City and country are enough. It helps curators contextualize your scene and time zone for live sessions or calls.

Genres

Pick the smallest accurate set. “Pop, R&B, electronic” is weaker than “alt-R&B, UK garage influences.” Precision improves match quality in browse and search.

When those fields plus genres are filled, your Getting started checklist can mark the profile step complete. Then move to your first submission.

Curators: the checklist fields

Curators are judged faster than artists because the product is trust in taste. Your profile is your storefront.

Bio (the most important field)

A strong curator bio does four jobs in under 500 characters:

  1. Who you are — role and scene, not a resume dump.
  2. What you listen to — two or three specific lanes.
  3. What feedback feels like — tough love, A&R-style, songcraft-first, etc.
  4. What you will not do — optional but powerful (“no demos under 90 seconds”).

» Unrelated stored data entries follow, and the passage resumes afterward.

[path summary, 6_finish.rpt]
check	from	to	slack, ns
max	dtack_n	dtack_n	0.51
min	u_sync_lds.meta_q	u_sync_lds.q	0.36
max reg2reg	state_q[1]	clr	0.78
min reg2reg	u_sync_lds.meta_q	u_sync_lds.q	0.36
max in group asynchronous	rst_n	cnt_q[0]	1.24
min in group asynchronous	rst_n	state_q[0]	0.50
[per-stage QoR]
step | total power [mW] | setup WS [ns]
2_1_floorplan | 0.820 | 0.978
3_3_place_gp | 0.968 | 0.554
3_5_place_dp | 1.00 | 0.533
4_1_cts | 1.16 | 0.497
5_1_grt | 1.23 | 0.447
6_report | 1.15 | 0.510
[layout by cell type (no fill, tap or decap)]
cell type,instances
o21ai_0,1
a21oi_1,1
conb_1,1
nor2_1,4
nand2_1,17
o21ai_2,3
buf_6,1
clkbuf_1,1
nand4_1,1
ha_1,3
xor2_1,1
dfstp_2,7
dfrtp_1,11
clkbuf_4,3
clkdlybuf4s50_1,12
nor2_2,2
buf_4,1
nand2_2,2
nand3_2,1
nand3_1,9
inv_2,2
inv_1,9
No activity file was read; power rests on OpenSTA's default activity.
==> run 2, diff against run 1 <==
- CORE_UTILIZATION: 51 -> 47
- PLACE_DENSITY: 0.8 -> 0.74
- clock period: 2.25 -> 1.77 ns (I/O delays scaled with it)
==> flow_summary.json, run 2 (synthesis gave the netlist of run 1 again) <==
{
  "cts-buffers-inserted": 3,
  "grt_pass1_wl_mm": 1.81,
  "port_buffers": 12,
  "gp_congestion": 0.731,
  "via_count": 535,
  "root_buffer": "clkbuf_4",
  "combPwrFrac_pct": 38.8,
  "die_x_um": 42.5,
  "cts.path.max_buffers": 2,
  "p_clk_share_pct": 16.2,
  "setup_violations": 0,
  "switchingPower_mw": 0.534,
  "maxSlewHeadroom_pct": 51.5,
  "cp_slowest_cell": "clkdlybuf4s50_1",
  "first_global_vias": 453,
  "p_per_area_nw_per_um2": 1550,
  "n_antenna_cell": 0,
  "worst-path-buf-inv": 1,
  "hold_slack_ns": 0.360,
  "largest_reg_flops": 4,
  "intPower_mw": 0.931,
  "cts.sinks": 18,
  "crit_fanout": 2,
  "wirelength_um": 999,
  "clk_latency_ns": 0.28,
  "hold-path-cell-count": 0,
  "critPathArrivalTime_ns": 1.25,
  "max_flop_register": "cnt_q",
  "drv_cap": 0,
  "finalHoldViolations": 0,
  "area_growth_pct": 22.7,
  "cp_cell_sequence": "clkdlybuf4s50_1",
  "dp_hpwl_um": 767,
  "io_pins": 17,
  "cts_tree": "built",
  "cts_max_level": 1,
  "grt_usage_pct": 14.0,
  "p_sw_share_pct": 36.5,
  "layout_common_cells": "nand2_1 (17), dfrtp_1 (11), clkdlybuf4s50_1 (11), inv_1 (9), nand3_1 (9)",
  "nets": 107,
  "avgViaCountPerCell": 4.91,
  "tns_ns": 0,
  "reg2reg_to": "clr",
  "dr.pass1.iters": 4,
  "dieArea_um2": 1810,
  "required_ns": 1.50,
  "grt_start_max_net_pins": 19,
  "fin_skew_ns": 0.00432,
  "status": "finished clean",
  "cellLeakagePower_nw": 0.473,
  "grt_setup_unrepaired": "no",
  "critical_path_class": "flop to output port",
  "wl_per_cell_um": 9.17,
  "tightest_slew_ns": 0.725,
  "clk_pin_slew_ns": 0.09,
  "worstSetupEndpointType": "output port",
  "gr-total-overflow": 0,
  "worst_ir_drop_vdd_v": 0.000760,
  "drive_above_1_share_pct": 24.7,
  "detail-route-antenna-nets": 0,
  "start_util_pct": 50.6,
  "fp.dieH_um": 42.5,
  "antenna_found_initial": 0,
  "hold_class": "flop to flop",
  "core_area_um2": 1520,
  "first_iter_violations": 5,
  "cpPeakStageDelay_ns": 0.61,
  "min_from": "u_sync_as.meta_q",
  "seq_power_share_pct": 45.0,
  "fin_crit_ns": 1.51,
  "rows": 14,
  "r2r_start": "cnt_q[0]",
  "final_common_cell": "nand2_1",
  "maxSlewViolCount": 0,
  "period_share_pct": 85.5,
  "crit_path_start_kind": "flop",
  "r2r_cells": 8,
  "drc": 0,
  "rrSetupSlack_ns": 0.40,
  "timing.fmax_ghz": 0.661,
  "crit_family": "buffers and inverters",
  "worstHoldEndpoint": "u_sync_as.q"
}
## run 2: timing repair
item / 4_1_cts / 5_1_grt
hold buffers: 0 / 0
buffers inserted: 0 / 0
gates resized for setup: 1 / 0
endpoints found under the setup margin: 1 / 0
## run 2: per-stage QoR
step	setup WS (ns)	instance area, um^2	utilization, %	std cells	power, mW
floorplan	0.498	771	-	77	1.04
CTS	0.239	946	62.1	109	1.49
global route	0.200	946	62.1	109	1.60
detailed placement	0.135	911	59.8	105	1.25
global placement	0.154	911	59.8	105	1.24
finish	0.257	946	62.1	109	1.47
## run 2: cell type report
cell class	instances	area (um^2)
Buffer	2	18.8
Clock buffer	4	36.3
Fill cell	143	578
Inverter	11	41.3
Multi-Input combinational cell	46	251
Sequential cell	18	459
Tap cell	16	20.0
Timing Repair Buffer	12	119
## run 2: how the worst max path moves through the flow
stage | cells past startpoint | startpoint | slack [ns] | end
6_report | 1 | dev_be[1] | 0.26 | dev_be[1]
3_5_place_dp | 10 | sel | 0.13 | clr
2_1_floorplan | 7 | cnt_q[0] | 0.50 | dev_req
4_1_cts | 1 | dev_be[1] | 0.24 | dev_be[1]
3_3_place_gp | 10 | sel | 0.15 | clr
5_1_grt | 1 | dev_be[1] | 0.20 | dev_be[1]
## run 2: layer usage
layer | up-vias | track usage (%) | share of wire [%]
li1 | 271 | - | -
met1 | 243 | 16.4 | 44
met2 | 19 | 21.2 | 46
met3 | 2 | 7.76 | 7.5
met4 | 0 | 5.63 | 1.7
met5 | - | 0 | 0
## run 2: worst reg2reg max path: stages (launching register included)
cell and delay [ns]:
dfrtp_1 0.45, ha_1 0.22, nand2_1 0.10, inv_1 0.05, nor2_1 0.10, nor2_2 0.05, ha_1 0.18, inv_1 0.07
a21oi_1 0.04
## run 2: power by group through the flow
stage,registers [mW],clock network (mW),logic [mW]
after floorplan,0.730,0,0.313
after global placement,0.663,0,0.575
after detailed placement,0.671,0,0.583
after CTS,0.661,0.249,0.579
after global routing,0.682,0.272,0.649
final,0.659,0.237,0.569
`src/rtl/rotation_ramp_ctrl.sv`:
```
// Steering rotation sequencer: polls the delta calculator, ramps PWM duty toward a
// distance-dependent target, brakes to zero before reversing, and reports done/fault.
module rotation_ramp_ctrl #(
    parameter logic [7:0]  MAX_DUTY         = 8'd200,
    parameter logic [7:0]  MIN_DUTY         = 8'd30,
    parameter logic [7:0]  DUTY_STEP        = 8'd4,
    parameter logic [11:0] DECEL_THRESH     = 12'd256,
    parameter logic [11:0] DONE_THRESH      = 12'd4,
    parameter logic [15:0] RAMP_STEP_CYCLES = 16'd1000,
    parameter logic [5:0]  CALC_TIMEOUT     = 6'd32,
    parameter logic [2:0]  MAX_RETRIES      = 3'd4
) (
    input  logic        clock,
    input  logic        reset_n,
    input  logic        start,
    input  logic        abort,
    input  logic        calc_updated,
    input  logic        dir_shortest,
    input  logic [11:0] delta_angle,
    output logic        enable_calc,
    output logic [7:0]  pwm_duty,
    output logic        pwm_dir,
    output logic        busy,
    output logic        done,
    output logic        fault
);

    localparam logic [2:0] S_IDLE      = 3'd0;
    localparam logic [2:0] S_REQUEST   = 3'd1;
    localparam logic [2:0] S_WAIT_CALC = 3'd2;
    localparam logic [2:0] S_EVAL      = 3'd3;
    localparam logic [2:0] S_RUN       = 3'd4;

    logic [2:0]  state;
    logic [5:0]  tcnt;
    logic [2:0]  retry;
    logic [15:0] rcnt;
    logic [11:0] delta_q;
    logic        dir_q;
    logic [7:0]  target_q;
    logic [7:0]  eval_target;
    logic [7:0]  step_next;
    logic [8:0]  sum9;

    // Registered state decode keeps the request strictly one cycle wide and
    // drops it at the same edge that reset or abort returns the FSM to IDLE.
    assign enable_calc = (state == S_REQUEST);

    always_comb begin
        eval_target = MAX_DUTY;
        if ((dir_q != pwm_dir) && (pwm_duty != '0))
            eval_target = '0;
        else if (delta_q < DECEL_THRESH)
            eval_target = MIN_DUTY;
    end

    // 9-bit comparisons so neither the up-step nor the down-step can wrap.
    always_comb begin
        sum9      = {1'b0, pwm_duty} + {1'b0, DUTY_STEP};
        step_next = pwm_duty;
        if (target_q == '0) begin
            if ({1'b0, pwm_duty} < ({1'b0, MIN_DUTY} + {1'b0, DUTY_STEP}))
                step_next = '0;
            else
                step_next = pwm_duty - DUTY_STEP;
        end else if (pwm_duty == '0) begin
            step_next = MIN_DUTY;
        end else if (pwm_duty < target_q) begin
            step_next = (sum9 > {1'b0, target_q}) ? target_q : sum9[7:0];
        end else if (pwm_duty > target_q) begin
            if ({1'b0, pwm_duty} < ({1'b0, target_q} + {1'b0, DUTY_STEP}))
                step_next = target_q;
            else
                step_next = pwm_duty - DUTY_STEP;
        end
    end

    always_ff @(posedge clock) begin
        if (!reset_n) begin
            state    <= S_IDLE;
            tcnt     <= '0;
            retry    <= '0;
            rcnt     <= '0;
            delta_q  <= '0;
            dir_q    <= 1'b0;
            target_q <= '0;
            pwm_duty <= '0;
            pwm_dir  <= 1'b0;
            busy     <= 1'b0;
            done     <= 1'b0;
            fault    <= 1'b0;
        end else begin
            done <= 1'b0;
            if (abort) begin
                state    <= S_IDLE;
                pwm_duty <= '0;
                busy     <= 1'b0;
            end else begin
                case (state)
                    S_IDLE: begin
                        if (start) begin
                            fault <= 1'b0;
                            busy  <= 1'b1;
                            retry <= '0;
                            state <= S_REQUEST;
                        end
                    end
                    S_REQUEST: begin
                        tcnt  <= '0;
                        state <= S_WAIT_CALC;
                    end
                    S_WAIT_CALC: begin
                        if (calc_updated) begin
                            delta_q <= delta_angle;
                            dir_q   <= dir_shortest;
                            retry   <= '0;
                            state   <= S_EVAL;
                        end else if (({1'b0, tcnt} + 7'd1) == {1'b0, CALC_TIMEOUT}) begin
                            tcnt <= tcnt + 6'd1;
                            if (({1'b0, retry} + 4'd1) >= {1'b0, MAX_RETRIES}) begin
                                fault    <= 1'b1;
                                pwm_duty <= '0;
                                busy     <= 1'b0;
                                state    <= S_IDLE;
                            end else begin
                                retry <= retry + 3'd1;
                                state <= S_REQUEST;
                            end
                        end else begin
                            tcnt <= tcnt + 6'd1;
                        end
                    end
                    S_EVAL: begin
                        if (delta_q <= DONE_THRESH) begin
                            pwm_duty <= '0;
                            done     <= 1'b1;
                            busy     <= 1'b0;
                            state    <= S_IDLE;
                        end else begin
                            if (pwm_duty == '0)
                                pwm_dir <= dir_q;
                            target_q <= eval_target;
                            rcnt     <= '0;
                            state    <= S_RUN;
                        end
                    end
                    S_RUN: begin
                        if (rcnt == (RAMP_STEP_CYCLES - 16'd1)) begin
                            pwm_duty <= step_next;
                            state    <= S_REQUEST;
                        end else begin
                            rcnt <= rcnt + 16'd1;
                        end
                    end
                    default: state <= S_IDLE;
                endcase
            end
        end
    end

endmodule

```
`config.mk`:
```
export PLATFORM = sky130hd
export DESIGN_NAME = rotation_ramp_ctrl
export DESIGN_NICKNAME = d
export VERILOG_FILES = /design/src/rtl/rotation_ramp_ctrl.sv
export SDC_FILE = /design/constraint.sdc
export NUM_CORES = 1
export LEC_CHECK = 0
export ABC_AREA = 1
export CORE_UTILIZATION = 50
export CTS_BUF_LIST = sky130_fd_sc_hd__clkbuf_8 sky130_fd_sc_hd__clkbuf_16
export DETAILED_ROUTE_END_ITERATION = 10
export PLACE_DENSITY = 0.71
export SLEW_MARGIN = 5
export SYNTH_ARGS = -nofsm -noshare
export SYNTH_HDL_FRONTEND = slang
export SYNTH_SLANG_ARGS = --single-unit
```
`constraint.sdc`:
```
create_clock -name clock -period 5.77 [get_ports clock]
set_input_delay 0.8655 -clock clock [delete_from_list [all_inputs] [get_ports clock]]
set_output_delay 0.8655 -clock clock [all_outputs]
set_load 0.005 [all_outputs]
```
==> metrics.md <==
| Metric | Value |
|---|---|
| Library cell used as clock root buffer | clkbuf_8 |
| Worst Hold Class | reg2reg |
| Result of the run | complete, no violations |
| CP endpoint kind | register |
| Mean instance size in the synthesized netlist | 6.64 um2 |
| Critical path's slowest cell | clkdlybuf4s50_1 |
| Top-Level Pins | 31 |
| Worst Slack Setup Final | 2.98 ns |
| Maximum Capacitance Violations | 0 |
| Layout net count | 602 |
| Total iterations of the first detailed-routing run | 5 |
| Net Count, Synth | 575 |
| Top cell type by total area after synthesis | dfxtp_1 |
| Required time of the worst setup path | 6.00 ns |
| Hold Violations, Final | 0 |
| Crit path largest cell delay | 0.89 ns |
| Arrival @ worst endpoint | 3.02 ns |
| Main area contributors after synthesis | dfxtp_1 31%, nand2_1 13%, ha_1 8.5% |
| All-layer global routing usage | 22.4% |
| Share of cells above drive strength 1 | 6.06% |
| Library cells used by synthesis | 45 |
| HPWL Detailed | 6090 um |
| Area Growth Syn to Fin | 12.4% |
| Quantity of hold-fixing buffers added after cts | 0 |
| Number of global-route vias before repair | 3,056 |
| # H-tree levels | 2 |
| Num rows | 30 |
| Relative slew slack | 48.3% |
| CP max FO | 22 |
| GRT overflow | 0 |
| Routed wire length | 7850 um |
| Effective utilization at floorplan | 51.8% |
| DRC violations left | 0 |
| Yosys warning total | 0 |
| Pin count of the biggest net entering global routing | 23 |
| Power Dens Cells | 160 nW/um2 |
| Deepest clock path buffer count | 2 |
| Total vias in the final route | 3,378 |
| Number of buffers inserted during clock tree synthesis | 5 |
| Startpoint Class | input pin |
| Placed Cells incl. Taps | 649 |
| Part of the cycle the worst path needs | 48.3% |
| Worst VDD drop | 0.128 mV |
| Cell breakdown of the critical path | clkdlybuf4s50_1 > inv_1 > nor2_1 > clkinv_1 > nor3_1 |
| Chip Width | 86.2 um |
| Detail-routed net length per standard cell | 11.9 um |
| Post-DP Area | 3890 um2 |
| First-pass GRT wire length | 13,600 um |
| Std-Cell Core Area | 6830 um2 |
| Number of setup buffers added after CTS | 0 |
| Setup repair after global routing missed its margin | false |
| Count of placed standard cells in the final layout, fillers left out | 657 |
| Via/cell ratio | 5.14 |
| Min Clock Period, post-route | 2.79 ns |
| Max Transition Viols Final | 0 |
| Final Hold Slack | 0.451 ns |
| Setup TNS | 0 ns |
| Antenna violations before repair | 0 |
| Post-CTS Resized | 0 |
| Clock sinks | 55 |
| Later-pin clock latency in the skew report | 0.30 ns |
| Antenna-violating nets left | 0 |
| Post-route design area | 3980 um2 |
| Number of filler cells placed in the layout | 680 |
| Maximum clock skew at final layout | 0.00827 ns |
| Ant diodes | 0 |
| Pre-CTS WS | 2.62 ns |
| Achievable Freq | 0.359 GHz |
| Syn Inst Count | 533 |
| Reg clk slew, reported paths | 0.10 ns |
| Buffers on Ports | 29 |
| Post-synthesis register bit count | 55 |
| Overall die height | 86.2 um |
| First DRT Iteration DRCs | 157 |
| Final weighted congestion in routability-driven placement | 0.892 |
| Die ar. | 7420 um2 |
| Transition time at the pin with the least slew margin | 0.773 ns |
| Sequential-to-total area share from yosys stat | 31.1% |
| Fraction of synthesized cell area taken by the top area cell type | 31.1% |
| Clock tree from TritonCTS | built |
| Start-to-end type of the worst setup path | in2reg |
| Final setup vio count | 0 |
| Static Leakage | 0.00175 uW |
| Summed instance area of the synthesized netlist | 3540 um2 |
-- per-layer routing --
| layer | vias up | global-route usage (%) | share of wire [%] |
|---|---|---|---|
| li1 | 1792 | - | - |
| met5 | - | 0 | 0 |
| met2 | 60 | 38.0 | 46 |
| met4 | 0 | 4.24 | 0.34 |
| met3 | 2 | 2.89 | 3.5 |
| met1 | 1524 | 30.6 | 50 |
-- placed cells by master, fill, tap and decap left out, drive strengths merged --
cell type and instances:
a211oi 1, a21boi 2, a21o 2, a21oi 45, a31oi 2, and2 1, and3 1, bufinv 1
clkbuf 5, clkdlybuf4s50 29, clkinv 1, conb 1, dfxtp 55, ha 24, inv 61, nand2 129
nand3 30, nand3b 2, nand4 9, nor2 83, nor3 19, nor3b 2, nor4 1, o211a 2
o211ai 1, o21a 1, o21ai 35, o21bai 2, or2 3, xor2 11
-- power breakdown --
group	switching (uW)	leakage, uW	internal, uW
Clock	122	0.0000511	84.4
Sequential	2.40	0.000444	383
Combinational	23.1	0.00125	20.4
Total	148	0.00175	487
-- per-stage QoR --
| stage | total power (uW) | util, % |
|---|---|---|
| after floorplan | 416 | - |
| final | 635 | 58.3 |
| after global routing | 660 | 58.3 |
| after CTS | 640 | 58.3 |
| after global placement | 437 | 57.0 |
| after detailed placement | 437 | 57.0 |
-- kinds of logic after synthesis --
logic type / after synthesis / share of synthesized area (%)
other: 1 / 0.106
AO/OA/AOI/OAI: 93 / 14.1
adder cells (fa/ha/maj): 24 / 8.48
buffers and inverters: 69 / 8.41
XOR/XNOR: 11 / 2.72
flip-flops: 55 / 31.1
AND/OR/NAND/NOR: 280 / 35.1
-- flip-flops by register name, summed over array words and instances, names as in the netlist --
register / flops
dir_q: 1
tcnt: 6
target_q: 3
retry: 3
rcnt: 16
pwm_dir: 1
done: 1
busy: 1
fault: 1
delta_q: 12
pwm_duty: 7
state: 3
-- cell usage after synthesis (all sizes together) --
cell	n
bufinv	1
ha	24
nand2	129
a21oi	45
or2	3
inv	58
and3	1
nor3b	2
conb	1
nand3b	2
dfxtp	55
a21o	2
nand3	30
a31oi	2
o21ai	35
a211oi	1
o211ai	1
nor2	83
o21bai	2
xor2	11
o21a	1
nand4	9
clkinv	1
a21boi	2
and2	1
nor4	1
nor3	19
buf	4
clkbuf	5
o211a	2
-- worst max-delay path: cells and delay by family --
kind	cells	cell delay (ns)
simple gates	2	0.56
buf+inv	3	1.58
-- area by class of cell --
class | count | area, um2 | area share, %
flip-flops and latches | 55 | 1100 | 27.7
inverters | 60 | 241 | 6.07
well taps | 96 | 120 | 3.02
multi-input cells | 409 | 2140 | 53.8
repair buffers | 29 | 290 | 7.29
clock buffers | 5 | 68.8 | 1.73
clock inverters | 3 | 16.3 | 0.409
-- path summary, 6_finish.rpt --
path                       startpoint                        to  cells after the start  slack, ns
min                 busy$_SDFFE_PP0P_         busy$_SDFFE_PP0P_                      2       0.45
max reg2reg  pwm_duty[2]$_SDFFE_PP0P_  pwm_duty[7]$_SDFFE_PP0P_                     16       3.06
min reg2reg         busy$_SDFFE_PP0P_         busy$_SDFFE_PP0P_                      2       0.45
max                           reset_n     state[0]$_SDFFE_PP0P_                      5       2.98
Note: power is estimated with default switching activity, not from simulation.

See the deep dive: curator profile that gets submissions.

Avatar

Same rule as artists: real face or a crisp brand mark. Curators without photos convert dramatically worse.

Location

Signals time zone and scene credibility. “Los Angeles” is fine; “Los Angeles — specializing in West Coast rap” is better.

Track review price

You choose from preset price points on the platform. Start in the lower-mid range for your first month unless you already have a large off-platform audience. You can raise price after you have ratings and completed reviews. More: setting your track review price.

Turnaround

Pick 24 hours, 2–3 days, or 1 week — whatever you will actually honor most of the time. Missing your own turnaround hurts inbox health and visibility.

Settings vs. public profile

Some fields are only for you (email, password, payout accounts). The public profile is what artists see on /curator/[id] and in cards across browse. When in doubt, open your public page in an incognito window and ask: “Would I submit to this person?”

Stripe Connect (curators only)

Profile completeness gets you discovered; Stripe Connect gets you paid. You will connect bank details in settings when you are ready to withdraw — it is a one-time setup. Details: Stripe Connect guide.

After your profile is done

Ten minutes of honest writing beats an hour of tweaking fonts. Finish the profile, ship the work, iterate from real feedback.